- St. John Paul II Cathedral
- Location: Ciudad Guayana
- Country: Venezuela
- Denomination: Roman Catholic Church

= St. John Paul II Cathedral, Ciudad Guayana =

The St. John Paul II Cathedral (Catedral de San Juan Pablo II) Also Ciudad Guayana Cathedral is the name given to a project on construction of a religious building belonging to the Catholic Church and is located in the UD-251 area of Puerto Ordaz in the city of Ciudad Guayana, the largest population of Bolivar State, in the Guayana region in the southern part of the South American country of Venezuela.

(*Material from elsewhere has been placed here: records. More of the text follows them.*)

File: src/rtl/conv_pkg.sv
// Shared defaults and width helper for the conv_row_mac filter.
// Holds the default parameters and the sum width function.
package conv_pkg;

  localparam int DEF_DATA_W   = 8;
  localparam int DEF_ACC_W    = 16;
  localparam int DEF_TAPS     = 3;
  localparam int DEF_LINE_LEN = 480;

  // Width that holds the sum of TAPS full-width products
  // without overflow.
  function automatic int sum_w(
    input int dw,
    input int taps
  );
    return 2 * dw + $clog2(taps);
  endfunction

endpackage

File: src/rtl/conv_tap_mul.sv
// One registered signed multiply (one kernel tap).
// Ports: clk, rst_n, en, a, b -> p (2*DATA_W, registered).
module conv_tap_mul #(
  parameter int DATA_W = 8
) (
  input  logic                       clk,
  input  logic                       rst_n,
  input  logic                       en,
  input  logic signed [DATA_W-1:0]   a,
  input  logic signed [DATA_W-1:0]   b,
  output logic signed [2*DATA_W-1:0] p
);

  always_ff @(posedge clk or negedge rst_n) begin
    if (!rst_n) begin
      p <= '0;
    end else if (en) begin
      p <= a * b;
    end
  end

endmodule

File: src/rtl/conv_row_mac.sv
// Row convolution MAC: y[n] = sum w[k]*x[n-k], zero padded per line.
// Ports: clk, rst_n, ce, din_valid, din, weight_load, weight_in,
//        dout_valid, dout, line_last.
// Define CONV_ROW_MAC_SATURATE_EN to clamp dout instead of wrapping.
module conv_row_mac
  import conv_pkg::*;
#(
  parameter int DATA_W   = DEF_DATA_W,
  parameter int ACC_W    = DEF_ACC_W,
  parameter int TAPS     = DEF_TAPS,
  parameter int LINE_LEN = DEF_LINE_LEN
) (
  input  logic                     clk,
  input  logic                     rst_n,
  input  logic                     ce,
  input  logic                     din_valid,
  input  logic signed [DATA_W-1:0] din,
  input  logic                     weight_load,
  input  logic [TAPS*DATA_W-1:0]   weight_in,
  output logic                     dout_valid,
  output logic signed [ACC_W-1:0]  dout,
  output logic                     line_last
);

  localparam int PW = 2 * DATA_W;
  localparam int SW = sum_w(DATA_W, TAPS);
  localparam int MW = (SW > ACC_W) ? SW : ACC_W;
  localparam int CW =
    (LINE_LEN > 1) ? $clog2(LINE_LEN) : 1;
  localparam logic [CW-1:0] COL_END =
    CW'(LINE_LEN - 1);

  logic                     acc_in;
  logic                     wld;
  logic [CW-1:0]            col;
  logic                     col_end;
  logic signed [DATA_W-1:0] w    [TAPS];
  logic signed [DATA_W-1:0] hist [TAPS-1];
  logic signed [DATA_W-1:0] x    [TAPS];
  logic signed [PW-1:0]     prod [TAPS];
  logic                     v1;
  logic                     last1;
  logic signed [MW-1:0]     sum;
  logic signed [ACC_W-1:0]  res;

  assign acc_in  = ce & din_valid;
  assign wld     = ce & weight_load;
  assign col_end = (col == COL_END);

  always_ff @(posedge clk or negedge rst_n) begin
    if (!rst_n) begin
      for (int k = 0; k < TAPS; k++) w[k] <= '0;
    end else if (wld) begin
      for (int k = 0; k < TAPS; k++)
        w[k] <= weight_in[k*DATA_W +: DATA_W];
    end
  end

  // The last sample of a line leaves an empty history, so the
  // next line starts with zero padding.
  always_ff @(posedge clk or negedge rst_n) begin
    if (!rst_n) begin
      col <= '0;
      for (int k = 0; k < TAPS-1; k++) hist[k] <= '0;
    end else if (acc_in) begin
      if (col_end) begin
        col <= '0;
        for (int k = 0; k < TAPS-1; k++) hist[k] <= '0;
      end else begin
        col     <= col + 1'b1;
        hist[0] <= din;
        for (int k = 1; k < TAPS-1; k++)
          hist[k] <= hist[k-1];
      end
    end
  end

  always_comb begin
    x[0] = din;
    for (int k = 1; k < TAPS; k++) x[k] = hist[k-1];
  end

  for (genvar g = 0; g < TAPS; g++) begin : g_tap
    conv_tap_mul #(
      .DATA_W (DATA_W)
    ) u_mul (
      .clk   (clk),
      .rst_n (rst_n),
      .en    (acc_in),
      .a     (x[g]),
      .b     (w[g]),
      .p     (prod[g])
    );
  end

  always_ff @(posedge clk or negedge rst_n) begin
    if (!rst_n) begin
      v1    <= 1'b0;
      last1 <= 1'b0;
    end else if (ce) begin
      v1    <= din_valid;
      last1 <= din_valid & col_end;
    end
  end

  always_comb begin
    sum = '0;
    for (int k = 0; k < TAPS; k++)
      sum = sum + MW'(prod[k]);
  end

`ifdef CONV_ROW_MAC_SATURATE_EN
  localparam logic signed [MW-1:0] MAXV =
    {{(MW-ACC_W+1){1'b0}}, {(ACC_W-1){1'b1}}};
  localparam logic signed [MW-1:0] MINV = ~MAXV;

  always_comb begin
    if (sum > MAXV)      res = ACC_W'(MAXV);
    else if (sum < MINV) res = ACC_W'(MINV);
    else                 res = ACC_W'(sum);
  end
`else
  always_comb res = ACC_W'(sum);
`endif

  always_ff @(posedge clk or negedge rst_n) begin
    if (!rst_n) begin
      dout       <= '0;
      dout_valid <= 1'b0;
      line_last  <= 1'b0;
    end else if (ce) begin
      dout_valid <= v1;
      line_last  <= v1 & last1;
      if (v1) dout <= res;
    end
  end

endmodule

File: config.mk
export PLATFORM = sky130hd
export DESIGN_NAME = conv_row_mac
export DESIGN_NICKNAME = d
export VERILOG_FILES = /design/src/rtl/conv_pkg.sv /design/src/rtl/conv_tap_mul.sv /design/src/rtl/conv_row_mac.sv
export SDC_FILE = /design/constraint.sdc
export NUM_CORES = 1
export LEC_CHECK = 0
export ABC_AREA = 1
export CAP_MARGIN = 15
export CORE_ASPECT_RATIO = 1.5
export CORE_MARGIN = 4
export CORE_UTILIZATION = 55
export DETAILED_ROUTE_END_ITERATION = 8
export GPL_TIMING_DRIVEN = 0
export PLACE_DENSITY_LB_ADDON = 0.12
export SETUP_SLACK_MARGIN = 0.2
export SLEW_MARGIN = 25
export SYNTH_ARGS = -nofsm -noshare
export SYNTH_HDL_FRONTEND = slang
export SYNTH_HIERARCHICAL = 1
export SYNTH_SLANG_ARGS = --single-unit
File: constraint.sdc
create_clock -name clk -period 4.74 [get_ports clk]
set_input_delay 0.948 -clock clk [delete_from_list [all_inputs] [get_ports clk]]
set_output_delay 0.948 -clock clk [all_outputs]
set_load 0.005 [all_outputs]
==> results of run 1 <==
==> critical path, delay by kind of cell <==
family	cells	cell delay (ns)
fa+ha+maj	5	2.43
buf+inv	8	0.70
simple gates	9	0.69
==> path summary, 6_finish.rpt <==
check,slack [ns],startpoint,depth (start not counted),end
min in group clk,0.48,dout[7],2,dout[7]
worst max register to register,0.40,hist[0],15,g_tap[2].u_mul/p[10]
worst max-delay path,0.26,din[3],22,g_tap[0].u_mul/p[15]
worst min-delay path,0.37,rst_n,1,dout[13]
worst min register to register,0.48,dout[7],2,dout[7]
max in group asynchronous,3.65,rst_n,2,w[2]
==> cells in the final DEF, fill, tap and decap left out, types with 5 or more instances in the layout <==
cell type and count:
clkbuf_2 11, clkbuf_1 35, clkbuf_8 5, nand2_2 12
inv_2 8, o21ai_1 6, mux2_2 24, o21ai_0 34
buf_2 8, xnor2_1 21, fa_1 176, ha_1 93
nand2_1 514, a21o_1 9, buf_8 6, a21oi_1 31
ha_4 8, inv_1 477, clkbuf_16 17, fa_2 5
nand4_1 9, nor2_2 11, clkdlybuf4s50_1 45, nand3_1 96
nand3b_1 6, buf_4 12, a31oi_1 7, nor2_1 65
dfrtp_1 117
==> final cells by class <==
type	instances	area (um2)	area share, %
sequential	117	2930	18.4
timing repair buffer	66	648	4.06
buffer	62	367	2.30
inverter	488	1830	11.5
multi-input combinational	1163	9150	57.4
clock buffer	21	460	2.89
tap	328	410	2.57
clock inverter	9	153	0.957
==> per-layer routing <==
layer / part of all wire, % / up-vias / wire length, um / track usage (%)
met5: 0 / - / 0 / 0
met3: 2.6 / 64 / 826 / 2.93
met4: 4.0 / 0 / 1280 / 11.0
met1: 39 / 5401 / 12200 / 27.0
met2: 55 / 199 / 17400 / 46.5
li1: - / 5520 / - / -
==> stage by stage <==
stage               hold slack [ns]  util [%]
floorplan                     0.447         -
global placement              0.462      59.8
global route                  0.367      63.7
CTS                           0.360      63.2
detailed placement            0.464      60.0
finish                        0.366      63.7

It has the name of pope John Paul II because in the land where the cathedral is built, a Mass attended by the pope in 1985. Since then the place was known as the "Cross of the Pope" was held. In 1986, the Corporación Venezolana de Guayana custom design architects of the cathedral, and in 1997 was established as a Foundation. The state government collaborated with the construction from 2001 to 2005. The economic problems delayed its opening.

Since 2012 the foundation seeks funding for completion in 2015 the work of its first stage was completed in June. However, there are still three more stages for its inauguration resumed. Only 45% of the project has been built.

Once completed take the functions of the pro-cathedral of Our Lady of Fatima current temporary headquarters of the Roman Catholic Diocese of Ciudad Guayana.